Chromallocyte: They replace entire chromosomes in individual cells thus reversing the effects of genetic disease and other accumulated damage to our genes, preventing aging. Usually inside a cell, first the repair machine sizes up the situation by examining the cell’s contents and activity, and then takes action by working along molecule-by-molecule and structure-by structure [29].
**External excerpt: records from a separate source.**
==> src/rtl/spp_port.sv <==
// sixteen pin parallel port with per-pin function selection
`timescale 1ns/1ps
`default_nettype none
module spp_port (
  input wire logic clk_i,
  input wire logic resetn_i,
  input wire spp_pkg::spp_reg_req_t reg_req_i,
  output logic [15:0] reg_rdata_o,
  output logic reg_ack_o,
  input wire logic data_bus_bit_four_i,
  input wire spp_pkg::spp_bus_stat_t bus_stat_i,
  input wire logic [15:0] port_pin_i,
  output logic [15:0] port_pin_o,
  output logic [15:0] port_pin_oe_o,
  output logic [1:0] dma_request_in_o,
  output logic [15:0] pin_function_select_o
);

  ////////////////////////////////////////////////////////////////////////////
  // registers and state

  logic [15:0] pin_function_select;
  logic [15:0] port_pin_direction;
  logic [15:0] port_pin_data;
  logic strap_done;
  spp_pkg::spp_bus_state_t state;
  spp_pkg::spp_bus_state_t next_state;
  logic [15:0] pin_sync;

  ////////////////////////////////////////////////////////////////////////////
  // input synchroniser

  spp_sync #(
    .W(spp_pkg::PIN_W)
  ) u_sync (
    .clk_i(clk_i),
    .resetn_i(resetn_i),
    .d_i(port_pin_i),
    .q_o(pin_sync)
  );

  ////////////////////////////////////////////////////////////////////////////
  // register bus decode

  wire take = reg_req_i.sel && (state == spp_pkg::BUS_IDLE) && strap_done;
  wire take_wr = take && reg_req_i.wr;
  // external and internal masters decode alike
  wire hit_func = (reg_req_i.addr == spp_pkg::OFF_FUNC_SEL);
  wire hit_dir = (reg_req_i.addr == spp_pkg::OFF_DIR);
  wire hit_data = (reg_req_i.addr == spp_pkg::OFF_DATA);
  wire wr_func = take_wr && hit_func;
  wire wr_dir = take_wr && hit_dir;
  wire wr_data = take_wr && hit_data;

  logic [15:0] data_view;
  logic [15:0] next_rdata;

  always_comb begin
    if (hit_func) begin
      next_rdata = pin_function_select;
    end else if (hit_dir) begin
      next_rdata = port_pin_direction;
    end else if (hit_data) begin
      next_rdata = data_view;
    end else begin
      next_rdata = spp_pkg::UNMAPPED_RD;
    end
  end

  always_comb begin
    case (state)
      spp_pkg::BUS_IDLE: begin
        next_state = take ? spp_pkg::BUS_ACK : spp_pkg::BUS_IDLE;
      end
      spp_pkg::BUS_ACK: begin
        next_state = spp_pkg::BUS_IDLE;
      end
      default: begin
        next_state = spp_pkg::BUS_IDLE;
      end
    endcase
  end

  always_ff @(posedge clk_i or negedge resetn_i) begin
    if (!resetn_i) begin
      state <= spp_pkg::BUS_IDLE;
      reg_rdata_o <= spp_pkg::UNMAPPED_RD;
    end else begin
      state <= next_state;
      if (take && !reg_req_i.wr) begin
        reg_rdata_o <= next_rdata;
      end
    end
  end

  assign reg_ack_o = (state == spp_pkg::BUS_ACK);

  ////////////////////////////////////////////////////////////////////////////
  // function select, loaded from the strap once after reset release

  always_ff @(posedge clk_i or negedge resetn_i) begin
    if (!resetn_i) begin
      strap_done <= 1'b0;
      pin_function_select <= spp_pkg::FUNC_RST;
    end else if (!strap_done) begin
      strap_done <= 1'b1;
      pin_function_select <= {spp_pkg::PIN_W{data_bus_bit_four_i}};
    end else if (wr_func) begin
      pin_function_select <= reg_req_i.wdata;
    end
  end

  always_ff @(posedge clk_i or negedge resetn_i) begin
    if (!resetn_i) begin
      port_pin_direction <= spp_pkg::DIR_RST;
    end else if (wr_dir) begin
      port_pin_direction <= reg_req_i.wdata;
    end
  end

  // accepted whatever the selection or direction
  always_ff @(posedge clk_i or negedge resetn_i) begin
    if (!resetn_i) begin
      port_pin_data <= spp_pkg::DATA_RST;
    end else if (wr_data) begin
      port_pin_data <= reg_req_i.wdata;
    end
  end

  assign pin_function_select_o = pin_function_select;

  ////////////////////////////////////////////////////////////////////////////
  // alternate system functions

  wire [2:0] tm_val =
    (bus_stat_i.kind == spp_pkg::KIND_DMA) ? bus_stat_i.dma_ack :
    (bus_stat_i.kind == spp_pkg::KIND_EMUL) ? bus_stat_i.emul_type :
    (bus_stat_i.kind == spp_pkg::KIND_IACK) ? bus_stat_i.iack_level :
    spp_pkg::TM_CPU_SPACE;
  wire [1:0] tt_val =
    (bus_stat_i.kind == spp_pkg::KIND_DMA) ? spp_pkg::TT_DMA :
    (bus_stat_i.kind == spp_pkg::KIND_EMUL) ? spp_pkg::TT_EMUL :
    (bus_stat_i.kind == spp_pkg::KIND_CPU) ? spp_pkg::TT_CPU :
    (bus_stat_i.kind == spp_pkg::KIND_IACK) ? spp_pkg::TT_CPU :
    spp_pkg::TT_NORMAL;
  // level from the bus controller stays high across back-to-back cycles
  wire tip_val = bus_stat_i.granted && bus_stat_i.in_transfer;
  wire mst = bus_stat_i.master;

  // pin order 15..0: address hi, tip, request inputs, modifiers, type
  wire [15:0] alt_out = {bus_stat_i.addr_hi, tip_val, spp_pkg::ALT_IN_OUT,
                         tm_val, tt_val};
  wire [15:0] alt_oe = {{8{mst}}, 1'b1, spp_pkg::ALT_IN_OE,
                        {3{mst}}, {2{mst}}};

  ////////////////////////////////////////////////////////////////////////////
  // per-pin multiplexing

  logic [15:0] next_pin_out;
  logic [15:0] next_pin_oe;

  genvar b;
  generate
    for (b = 0; b < spp_pkg::PIN_W; b++) begin : g_pin
      // each pin decided by its own select bit only
      assign next_pin_out[b] = pin_function_select[b] ? alt_out[b]
                                                      : port_pin_data[b];
      assign next_pin_oe[b] = pin_function_select[b] ? alt_oe[b]
                                                     : port_pin_direction[b];
      assign data_view[b] = (!pin_function_select[b] && !port_pin_direction[b])
                            ? pin_sync[b] : port_pin_data[b];
    end
  endgenerate

  always_ff @(posedge clk_i or negedge resetn_i) begin
    if (!resetn_i) begin
      port_pin_o <= 16'h0000;
      port_pin_oe_o <= 16'h0000;
    end else begin
      port_pin_o <= next_pin_out;
      port_pin_oe_o <= next_pin_oe;
    end
  end

  // request inputs reach the dma engine only when selected
  always_ff @(posedge clk_i or negedge resetn_i) begin
    if (!resetn_i) begin
      dma_request_in_o <= 2'h0;
    end else begin
      dma_request_in_o[0] <= pin_function_select[spp_pkg::PIN_DREQ0]
                             && pin_sync[spp_pkg::PIN_DREQ0];
      dma_request_in_o[1] <= pin_function_select[spp_pkg::PIN_DREQ1]
                             && pin_sync[spp_pkg::PIN_DREQ1];
    end
  end
endmodule : spp_port
`default_nettype wire

==> src/rtl/spp_sync.sv <==
// two flip-flop level synchroniser for the pin inputs
`timescale 1ns/1ps
`default_nettype none
module spp_sync #(
  parameter int unsigned W = 16
) (
  input wire logic clk_i,
  input wire logic resetn_i,
  input wire logic [W-1:0] d_i,
  output logic [W-1:0] q_o
);
  logic [W-1:0] meta;

  // first stage feeds only the second stage
  always_ff @(posedge clk_i or negedge resetn_i) begin
    if (!resetn_i) begin
      meta <= '0;
      q_o <= '0;
    end else begin
      meta <= d_i;
      q_o <= meta;
    end
  end
endmodule : spp_sync
`default_nettype wire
DNA nanobots: They are used to deliver the drug to the targeted cell so as to avoid side effects. Their aim is the design and fabrication of dynamic DNA nanostructures that do specific tasks via state changes done from the hybridization/denaturing of a single base to the hybridization/denaturing of entire strands. DNA nanobots use DNA origami where one long strand of DNA is folded to produce the desired structure with the help of smaller staple strands. This method is based on the folding of the large ssDNA (usually the 7.3 kilobase genome of the M13 bacteriophage) with an excess of smaller complementary strands called staple strands (typically 32 bases). These strands are complementary to at least two distinct segments of the long ss DNA. DNA nanobots are used as a targeted drug delivery system to improve treatment of diseases [64].

Applications of Nanobots

Owing to their small size, the nanobots have unique properties that do not exist in other larger counterparts, including increased surface area, charge, reactivity, and other physicochemical properties, all of which may affect how these nanomaterials interact with biological entities. The potential applications of nanobots are:

For Drug delivery: Nanobots having the ability of controlled navigation deliver drugs to the target or affected areas, hence treating many diseases. They can even penetrate into tissues [30]. These nanobots are usually propelled and/or guided by endogenous or exogenous stimuli towards the area of interest [31]. Wire-shaped magnetoelectric nanobots designed and fabricated can be precisely steered toward a targeted location by means of wireless magnetic fields and can perform on-demand magneto electrically assisted drug release to cells [32]. Ultrasound-powered nanowire motors has been developed based on a nanoporous gold segment and showed that the nanoporous gold structure can facilitate the Near-Infrared (NIR)-light-controlled drug release through photothermal effects [33]. A DNA nanobot was made which was capable of delivering molecular payloads to cells and was controlled by an aptamer-encoded logic gate, enabling the robot to respond to a wide array of signals such as cell surface markers [34]. Gold nanowires conjugated with a cytokine such as tumor necrosis factor-alpha can be transported along any prescribed trajectory or orientation using electrophoretic and dielectro-phoretic forces to a specific location with subcellular resolution, promoting the development of controlling signaling events on the single-cell level [35].